The Knicks have holes, but they also have something to sell. It might not be this summer, but 2017’s free agent turn isn’t that far away, and Kristaps Porzingis will be just 21 when it comes time to meet with prospective teammates.
15. Atlanta Hawks (27-22; last week: not ranked)
The trade talk, let’s be honest, is out there. This isn’t 1997, when Mitch Richmond may have been unaware of what Peter Vecsey was writing out in New York. The Hawks players are no doubt aware of the team’s status as trade deadline sellers, and also cognizant of the idea that coach-as-GM types (like Atlanta Hawk coach-as-GM Mike Budenholzer) are more likely to pull a trigger.
The issue here, in spite of the team’s indifferent showing in a loss to Miami on Sunday, is that Budenholzer mostly likes his guys. This isn’t like Larry Brown pushing to trade everyone for Tyrone Hill after a four-point loss. Yes, Budenholzer and Jeff Teague may have their moments, but does the coach really want to hand the keys over to Dennis Schroeder? The Hawks have played darn well with Schroeder this season, but initial impressions die hard, and Atlanta could stay quiet.
This team, for those that don’t care to watch games but love re-tweeting #WojBombs, could tilt all of February.
THE BOTTOM FIVE
26. Houston Rockets (25-25; last week: 9)
Dwight Howard returned from an ankle injury in time to participate in Houston’s three-game losing streak. There’s hardly any shame in losing to San Antonio and Oklahoma City in their respective buildings, but to do so by a combined 39 points is a bit much. The home loss to Houston on Saturday night was rather rough to watch, as the Wizards chalked up a season-high in points.
The Rockets have done well to claw back up to .500, but you still get the feeling that the entire team is waiting on the summer, and for Daryl Morey to give the rotation yet another star to work with. They might be disappointed, and in the interim this has not been a fun team to watch.
27. Los Angeles Lakers (9-41; last week: 28)
If this were a ranking of disappointments, the Lakers would be lower due to the squad’s fitful attempts to develop the team’s two (come on; Julius Randle played 14 minutes last year) rookies. The ongoing Kobe Bryant farewell tour, however, keeps them afloat. You still get a chance to see fleeting reminders of some of the greatest footwork in NBA history, the Staples Center experience is still engaging, and D’Angelo Russell has played much better over the last month.

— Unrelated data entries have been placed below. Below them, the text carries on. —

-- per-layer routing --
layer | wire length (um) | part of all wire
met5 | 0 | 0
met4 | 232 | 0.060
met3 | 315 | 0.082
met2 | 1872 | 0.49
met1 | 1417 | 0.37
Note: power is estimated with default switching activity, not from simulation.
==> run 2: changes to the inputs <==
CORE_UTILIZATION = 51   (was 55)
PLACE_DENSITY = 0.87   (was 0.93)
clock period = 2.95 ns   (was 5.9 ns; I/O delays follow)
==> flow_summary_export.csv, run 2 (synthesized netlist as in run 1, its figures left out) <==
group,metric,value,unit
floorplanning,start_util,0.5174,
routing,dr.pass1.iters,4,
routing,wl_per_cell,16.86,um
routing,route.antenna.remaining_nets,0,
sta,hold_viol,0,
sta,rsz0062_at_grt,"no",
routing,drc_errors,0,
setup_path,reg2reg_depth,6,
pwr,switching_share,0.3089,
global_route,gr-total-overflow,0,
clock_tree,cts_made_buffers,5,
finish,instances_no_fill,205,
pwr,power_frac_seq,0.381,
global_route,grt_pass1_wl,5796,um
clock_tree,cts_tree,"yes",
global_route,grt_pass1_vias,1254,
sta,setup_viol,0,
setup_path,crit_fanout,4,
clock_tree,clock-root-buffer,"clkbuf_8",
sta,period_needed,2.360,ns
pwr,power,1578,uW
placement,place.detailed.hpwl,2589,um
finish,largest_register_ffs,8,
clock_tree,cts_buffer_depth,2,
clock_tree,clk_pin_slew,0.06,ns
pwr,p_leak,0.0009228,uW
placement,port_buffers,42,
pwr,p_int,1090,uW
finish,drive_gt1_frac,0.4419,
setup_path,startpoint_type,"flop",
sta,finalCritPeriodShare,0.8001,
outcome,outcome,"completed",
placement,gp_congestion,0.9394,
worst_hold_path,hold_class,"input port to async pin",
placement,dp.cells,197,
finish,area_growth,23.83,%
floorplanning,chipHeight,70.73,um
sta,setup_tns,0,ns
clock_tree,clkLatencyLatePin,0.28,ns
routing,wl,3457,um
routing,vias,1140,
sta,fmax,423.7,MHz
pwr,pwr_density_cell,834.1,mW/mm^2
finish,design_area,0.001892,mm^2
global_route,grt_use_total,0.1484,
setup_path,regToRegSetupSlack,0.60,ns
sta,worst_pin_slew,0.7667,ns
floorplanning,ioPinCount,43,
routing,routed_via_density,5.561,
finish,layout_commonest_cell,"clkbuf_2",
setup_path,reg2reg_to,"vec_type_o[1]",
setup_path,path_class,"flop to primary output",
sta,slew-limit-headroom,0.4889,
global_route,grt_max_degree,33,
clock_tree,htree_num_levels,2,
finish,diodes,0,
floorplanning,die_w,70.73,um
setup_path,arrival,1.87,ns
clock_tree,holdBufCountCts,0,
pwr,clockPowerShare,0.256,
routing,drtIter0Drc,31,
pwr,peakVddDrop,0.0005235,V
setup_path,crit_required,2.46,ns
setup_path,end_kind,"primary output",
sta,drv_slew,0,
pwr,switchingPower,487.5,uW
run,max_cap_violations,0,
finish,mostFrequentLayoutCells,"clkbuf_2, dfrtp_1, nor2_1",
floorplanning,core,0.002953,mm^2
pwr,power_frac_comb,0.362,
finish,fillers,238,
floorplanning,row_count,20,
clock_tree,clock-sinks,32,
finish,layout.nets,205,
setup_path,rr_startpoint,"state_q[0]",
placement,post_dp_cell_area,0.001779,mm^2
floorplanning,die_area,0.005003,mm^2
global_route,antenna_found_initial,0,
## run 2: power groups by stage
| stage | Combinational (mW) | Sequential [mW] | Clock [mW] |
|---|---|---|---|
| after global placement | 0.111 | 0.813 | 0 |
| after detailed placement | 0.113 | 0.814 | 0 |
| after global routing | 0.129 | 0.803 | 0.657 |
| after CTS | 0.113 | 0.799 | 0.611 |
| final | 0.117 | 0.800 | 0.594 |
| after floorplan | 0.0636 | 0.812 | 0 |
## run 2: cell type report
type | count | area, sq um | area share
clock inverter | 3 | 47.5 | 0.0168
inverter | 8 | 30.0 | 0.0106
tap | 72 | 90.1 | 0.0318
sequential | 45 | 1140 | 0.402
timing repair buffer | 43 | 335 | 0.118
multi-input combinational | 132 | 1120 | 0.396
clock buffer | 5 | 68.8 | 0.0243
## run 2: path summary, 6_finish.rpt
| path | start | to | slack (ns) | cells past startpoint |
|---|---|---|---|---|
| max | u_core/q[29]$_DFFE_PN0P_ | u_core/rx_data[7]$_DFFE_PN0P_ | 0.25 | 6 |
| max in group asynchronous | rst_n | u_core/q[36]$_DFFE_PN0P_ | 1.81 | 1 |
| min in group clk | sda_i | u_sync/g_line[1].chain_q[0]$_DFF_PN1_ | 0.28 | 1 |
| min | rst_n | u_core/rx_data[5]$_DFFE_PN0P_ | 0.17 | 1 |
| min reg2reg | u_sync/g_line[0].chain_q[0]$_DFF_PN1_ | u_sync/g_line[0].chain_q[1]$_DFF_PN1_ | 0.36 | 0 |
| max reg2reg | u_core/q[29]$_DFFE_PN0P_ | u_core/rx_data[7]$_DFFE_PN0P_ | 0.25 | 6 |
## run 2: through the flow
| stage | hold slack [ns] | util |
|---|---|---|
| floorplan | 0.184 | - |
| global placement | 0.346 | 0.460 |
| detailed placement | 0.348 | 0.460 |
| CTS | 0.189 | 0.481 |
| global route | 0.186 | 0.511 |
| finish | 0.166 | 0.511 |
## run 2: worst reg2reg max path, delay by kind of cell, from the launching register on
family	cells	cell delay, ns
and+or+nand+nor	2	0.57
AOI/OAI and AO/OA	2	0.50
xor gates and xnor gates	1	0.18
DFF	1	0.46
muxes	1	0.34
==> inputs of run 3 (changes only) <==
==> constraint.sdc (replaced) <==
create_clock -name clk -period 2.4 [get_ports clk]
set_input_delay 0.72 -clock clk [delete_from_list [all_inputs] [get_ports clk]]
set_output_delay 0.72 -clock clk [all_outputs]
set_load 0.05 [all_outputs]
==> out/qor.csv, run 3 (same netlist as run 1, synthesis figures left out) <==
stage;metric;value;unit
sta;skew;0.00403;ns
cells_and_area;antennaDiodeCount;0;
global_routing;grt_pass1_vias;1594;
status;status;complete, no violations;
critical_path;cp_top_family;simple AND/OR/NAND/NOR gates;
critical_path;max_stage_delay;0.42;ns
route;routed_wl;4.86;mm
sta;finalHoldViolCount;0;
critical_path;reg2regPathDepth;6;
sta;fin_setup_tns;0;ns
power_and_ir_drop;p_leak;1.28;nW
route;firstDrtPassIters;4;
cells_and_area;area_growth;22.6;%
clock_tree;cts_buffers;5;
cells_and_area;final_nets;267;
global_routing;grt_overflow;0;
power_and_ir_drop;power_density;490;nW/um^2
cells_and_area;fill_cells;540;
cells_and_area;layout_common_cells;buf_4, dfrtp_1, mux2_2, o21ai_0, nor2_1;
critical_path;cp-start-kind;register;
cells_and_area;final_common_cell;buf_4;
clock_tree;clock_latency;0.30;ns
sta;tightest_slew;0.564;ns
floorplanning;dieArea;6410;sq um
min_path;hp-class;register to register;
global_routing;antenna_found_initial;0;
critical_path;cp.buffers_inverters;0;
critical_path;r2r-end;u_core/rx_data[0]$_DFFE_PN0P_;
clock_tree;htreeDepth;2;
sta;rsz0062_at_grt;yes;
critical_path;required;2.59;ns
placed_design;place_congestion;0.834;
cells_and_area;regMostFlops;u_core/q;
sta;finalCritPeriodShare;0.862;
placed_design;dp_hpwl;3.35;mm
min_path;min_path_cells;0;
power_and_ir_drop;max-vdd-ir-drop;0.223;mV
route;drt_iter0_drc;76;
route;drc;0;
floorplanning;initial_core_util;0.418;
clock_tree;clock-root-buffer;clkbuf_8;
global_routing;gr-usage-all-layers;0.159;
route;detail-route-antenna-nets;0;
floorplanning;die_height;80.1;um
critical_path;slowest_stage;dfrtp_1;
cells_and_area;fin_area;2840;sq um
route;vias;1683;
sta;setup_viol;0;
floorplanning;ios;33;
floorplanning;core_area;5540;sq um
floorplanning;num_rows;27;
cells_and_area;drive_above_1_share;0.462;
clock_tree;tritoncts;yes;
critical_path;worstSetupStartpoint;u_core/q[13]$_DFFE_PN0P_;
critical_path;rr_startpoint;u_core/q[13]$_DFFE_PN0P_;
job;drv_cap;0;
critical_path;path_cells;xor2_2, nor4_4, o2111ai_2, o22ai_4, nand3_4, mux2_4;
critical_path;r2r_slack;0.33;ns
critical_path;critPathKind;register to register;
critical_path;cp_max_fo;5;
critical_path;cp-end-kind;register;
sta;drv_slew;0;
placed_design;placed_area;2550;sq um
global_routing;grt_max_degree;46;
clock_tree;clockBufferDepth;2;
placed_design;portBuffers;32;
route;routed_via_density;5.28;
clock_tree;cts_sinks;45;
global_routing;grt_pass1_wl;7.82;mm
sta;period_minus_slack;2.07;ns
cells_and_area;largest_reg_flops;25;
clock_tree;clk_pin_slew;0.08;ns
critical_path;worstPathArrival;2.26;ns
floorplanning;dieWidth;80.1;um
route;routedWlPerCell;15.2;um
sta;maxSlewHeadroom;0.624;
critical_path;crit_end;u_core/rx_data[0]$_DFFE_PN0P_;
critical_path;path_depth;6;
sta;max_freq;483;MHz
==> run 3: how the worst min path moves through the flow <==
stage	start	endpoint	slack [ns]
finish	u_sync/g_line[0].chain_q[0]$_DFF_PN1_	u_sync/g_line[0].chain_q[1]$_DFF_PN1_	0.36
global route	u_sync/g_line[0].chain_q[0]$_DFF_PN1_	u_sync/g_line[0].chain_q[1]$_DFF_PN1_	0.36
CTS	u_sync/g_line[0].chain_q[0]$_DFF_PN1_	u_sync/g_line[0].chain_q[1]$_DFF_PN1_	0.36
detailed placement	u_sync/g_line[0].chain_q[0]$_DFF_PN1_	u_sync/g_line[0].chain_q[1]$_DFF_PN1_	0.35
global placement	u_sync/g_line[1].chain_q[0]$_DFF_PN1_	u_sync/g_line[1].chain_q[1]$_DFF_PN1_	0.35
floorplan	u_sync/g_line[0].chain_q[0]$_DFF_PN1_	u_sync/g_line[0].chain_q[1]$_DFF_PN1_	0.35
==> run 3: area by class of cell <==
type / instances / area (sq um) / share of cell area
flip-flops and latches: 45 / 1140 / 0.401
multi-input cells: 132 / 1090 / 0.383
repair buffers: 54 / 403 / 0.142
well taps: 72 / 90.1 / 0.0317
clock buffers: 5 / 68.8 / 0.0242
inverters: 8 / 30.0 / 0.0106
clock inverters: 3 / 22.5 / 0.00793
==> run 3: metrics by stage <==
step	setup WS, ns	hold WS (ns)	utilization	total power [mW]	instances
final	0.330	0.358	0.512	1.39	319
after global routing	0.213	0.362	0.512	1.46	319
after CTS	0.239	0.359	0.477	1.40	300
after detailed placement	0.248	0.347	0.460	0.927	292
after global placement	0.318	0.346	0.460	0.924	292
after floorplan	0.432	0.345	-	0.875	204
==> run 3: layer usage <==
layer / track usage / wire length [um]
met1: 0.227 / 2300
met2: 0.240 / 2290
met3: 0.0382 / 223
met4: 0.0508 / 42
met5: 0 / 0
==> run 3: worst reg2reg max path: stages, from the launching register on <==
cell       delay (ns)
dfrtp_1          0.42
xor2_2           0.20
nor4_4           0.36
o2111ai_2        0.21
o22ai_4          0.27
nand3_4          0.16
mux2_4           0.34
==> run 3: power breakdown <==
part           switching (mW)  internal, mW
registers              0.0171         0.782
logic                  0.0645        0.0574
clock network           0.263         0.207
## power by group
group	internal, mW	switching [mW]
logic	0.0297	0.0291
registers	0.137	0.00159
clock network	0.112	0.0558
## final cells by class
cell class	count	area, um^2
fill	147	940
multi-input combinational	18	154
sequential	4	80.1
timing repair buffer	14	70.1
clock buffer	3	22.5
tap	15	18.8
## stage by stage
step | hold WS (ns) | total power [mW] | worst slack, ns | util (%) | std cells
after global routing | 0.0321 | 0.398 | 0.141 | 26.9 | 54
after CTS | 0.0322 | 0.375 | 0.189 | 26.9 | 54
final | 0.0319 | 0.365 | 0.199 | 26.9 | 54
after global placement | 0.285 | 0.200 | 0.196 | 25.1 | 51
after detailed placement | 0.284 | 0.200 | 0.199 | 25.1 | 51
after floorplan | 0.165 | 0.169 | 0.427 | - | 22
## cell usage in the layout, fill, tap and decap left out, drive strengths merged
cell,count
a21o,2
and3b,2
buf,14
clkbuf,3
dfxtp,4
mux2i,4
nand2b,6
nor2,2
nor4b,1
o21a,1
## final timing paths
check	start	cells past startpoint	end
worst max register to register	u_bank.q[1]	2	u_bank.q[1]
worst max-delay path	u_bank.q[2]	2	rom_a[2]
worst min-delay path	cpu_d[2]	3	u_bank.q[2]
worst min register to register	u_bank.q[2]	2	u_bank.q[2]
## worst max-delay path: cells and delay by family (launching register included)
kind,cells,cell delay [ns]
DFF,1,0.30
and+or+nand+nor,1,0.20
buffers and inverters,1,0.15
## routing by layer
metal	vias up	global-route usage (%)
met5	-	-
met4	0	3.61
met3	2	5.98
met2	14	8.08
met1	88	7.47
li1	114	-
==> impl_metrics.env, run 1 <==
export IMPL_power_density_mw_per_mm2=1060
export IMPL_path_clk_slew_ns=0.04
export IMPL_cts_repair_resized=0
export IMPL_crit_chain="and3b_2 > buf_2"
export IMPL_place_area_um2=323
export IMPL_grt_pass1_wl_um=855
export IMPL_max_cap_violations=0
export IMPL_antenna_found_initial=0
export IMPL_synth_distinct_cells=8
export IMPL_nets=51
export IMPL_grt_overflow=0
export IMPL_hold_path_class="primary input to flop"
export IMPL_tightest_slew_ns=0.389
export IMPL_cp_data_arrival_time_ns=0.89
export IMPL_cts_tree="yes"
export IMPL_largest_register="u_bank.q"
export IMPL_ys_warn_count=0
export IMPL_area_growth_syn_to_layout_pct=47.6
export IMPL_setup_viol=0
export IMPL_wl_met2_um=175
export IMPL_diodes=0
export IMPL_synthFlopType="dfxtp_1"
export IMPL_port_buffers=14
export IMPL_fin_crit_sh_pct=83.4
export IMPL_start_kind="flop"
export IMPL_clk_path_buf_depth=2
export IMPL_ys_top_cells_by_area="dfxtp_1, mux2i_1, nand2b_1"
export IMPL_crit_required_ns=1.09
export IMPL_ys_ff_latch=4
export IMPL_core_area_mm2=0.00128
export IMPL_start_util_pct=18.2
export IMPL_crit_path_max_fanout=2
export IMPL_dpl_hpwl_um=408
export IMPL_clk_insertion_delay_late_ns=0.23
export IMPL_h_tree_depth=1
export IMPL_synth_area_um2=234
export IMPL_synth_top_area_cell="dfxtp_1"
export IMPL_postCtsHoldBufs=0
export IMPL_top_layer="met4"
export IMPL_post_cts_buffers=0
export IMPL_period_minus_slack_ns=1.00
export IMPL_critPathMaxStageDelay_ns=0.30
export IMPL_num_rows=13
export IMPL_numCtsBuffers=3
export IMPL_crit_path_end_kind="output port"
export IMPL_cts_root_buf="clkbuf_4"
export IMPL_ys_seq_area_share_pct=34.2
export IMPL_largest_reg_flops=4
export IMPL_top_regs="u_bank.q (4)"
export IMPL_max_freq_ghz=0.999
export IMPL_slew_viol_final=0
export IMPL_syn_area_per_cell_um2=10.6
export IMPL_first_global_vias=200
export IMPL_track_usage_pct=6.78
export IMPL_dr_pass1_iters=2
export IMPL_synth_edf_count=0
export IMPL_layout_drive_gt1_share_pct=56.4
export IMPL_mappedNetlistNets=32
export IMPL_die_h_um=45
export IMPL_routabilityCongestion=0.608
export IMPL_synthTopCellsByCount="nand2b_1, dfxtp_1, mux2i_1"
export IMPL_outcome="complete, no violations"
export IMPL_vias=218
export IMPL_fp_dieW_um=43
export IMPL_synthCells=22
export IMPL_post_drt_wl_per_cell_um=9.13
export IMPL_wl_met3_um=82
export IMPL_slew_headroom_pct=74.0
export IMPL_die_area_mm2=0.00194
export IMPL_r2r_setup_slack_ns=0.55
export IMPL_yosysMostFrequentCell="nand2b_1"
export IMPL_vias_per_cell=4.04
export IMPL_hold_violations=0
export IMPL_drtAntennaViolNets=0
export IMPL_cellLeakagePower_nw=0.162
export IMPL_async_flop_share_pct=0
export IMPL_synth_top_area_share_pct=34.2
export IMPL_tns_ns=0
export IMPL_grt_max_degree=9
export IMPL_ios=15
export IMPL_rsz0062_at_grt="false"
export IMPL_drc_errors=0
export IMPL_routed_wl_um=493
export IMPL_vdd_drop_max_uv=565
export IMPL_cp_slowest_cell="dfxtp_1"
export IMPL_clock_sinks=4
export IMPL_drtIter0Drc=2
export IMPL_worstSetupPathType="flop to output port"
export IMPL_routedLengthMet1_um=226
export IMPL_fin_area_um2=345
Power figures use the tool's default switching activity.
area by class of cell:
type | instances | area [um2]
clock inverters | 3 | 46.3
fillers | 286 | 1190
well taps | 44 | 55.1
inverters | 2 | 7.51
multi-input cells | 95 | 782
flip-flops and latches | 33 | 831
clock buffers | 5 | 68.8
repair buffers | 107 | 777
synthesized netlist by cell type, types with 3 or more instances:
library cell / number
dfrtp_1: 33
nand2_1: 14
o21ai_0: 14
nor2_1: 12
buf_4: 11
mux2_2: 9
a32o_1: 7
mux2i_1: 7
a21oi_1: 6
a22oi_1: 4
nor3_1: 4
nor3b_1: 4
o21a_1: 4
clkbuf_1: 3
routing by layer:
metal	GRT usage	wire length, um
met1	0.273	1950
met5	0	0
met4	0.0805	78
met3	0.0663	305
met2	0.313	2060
==> src/rtl/sha_seq_ram.sv <==
module sha_seq_ram #(
  parameter int WORDS  = 32,
  parameter int AW     = 5,
  parameter int DW     = 32,
  parameter int NUM_RD = 1
) (
  input  logic                 clk,
  input  logic                 we,
  input  logic [AW-1:0]        waddr,
  input  logic [DW-1:0]        wdata,
  input  logic [NUM_RD-1:0]    re,
  input  logic [NUM_RD*AW-1:0] raddr,
  output logic [NUM_RD*DW-1:0] rdata
);
  logic [DW-1:0] mem [WORDS];

  always_ff @(posedge clk) begin
    if (we) mem[waddr] <= wdata;
  end

  for (genvar g = 0; g < NUM_RD; g++) begin : g_rd
    logic [DW-1:0] q;
    always_ff @(posedge clk) begin
      if (re[g]) q <= mem[raddr[g*AW +: AW]];
    end
    assign rdata[g*DW +: DW] = q;
  end
endmodule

It’s still disheartening, though, to behold the Byron Scott purgatory season.
But I thought confidence oh never mind forget it.
28. Orlando Magic (21-25; last week: not ranked)
The Magic did well to win on Sunday in the face of a tilting Boston squad that had downed them just two nights before. For the first time in weeks, Orlando was an entertaining watch, and not just because of the 119 points they managed. Scott Skiles’ offense, even while misguided at times, still involves plenty of ball movement.
That loss snapped an eight-game losing streak, though. The Magic’s turn-the-corner season is not going according to plan.
29. Brooklyn Nets (12-36; last week: 29)
Orlando’s last win, prior to the Celtic conversion, came against these Nets. The team showed some life to start the week by taking down the snowed-in Thunder in Brooklyn, and it competed in a loss to Miami on Tuesday, but the status quo remains for this squad – one that has lost nine of 11 games under interim coach Tony Brown.
30. Philadelphia 76ers (7-41; last week: 30)
Sixers games are not the slog to behold that they once were, as evidenced by the team’s borderline anarchic fun-run against the Warriors on Saturday. There are too many players, however, whose names you won’t have to remember past July. Until the trade deadline passes, this still leaves squads like the Nets and Lakers ahead of Philadelphia when it comes to a viewer’s important time tracking this league.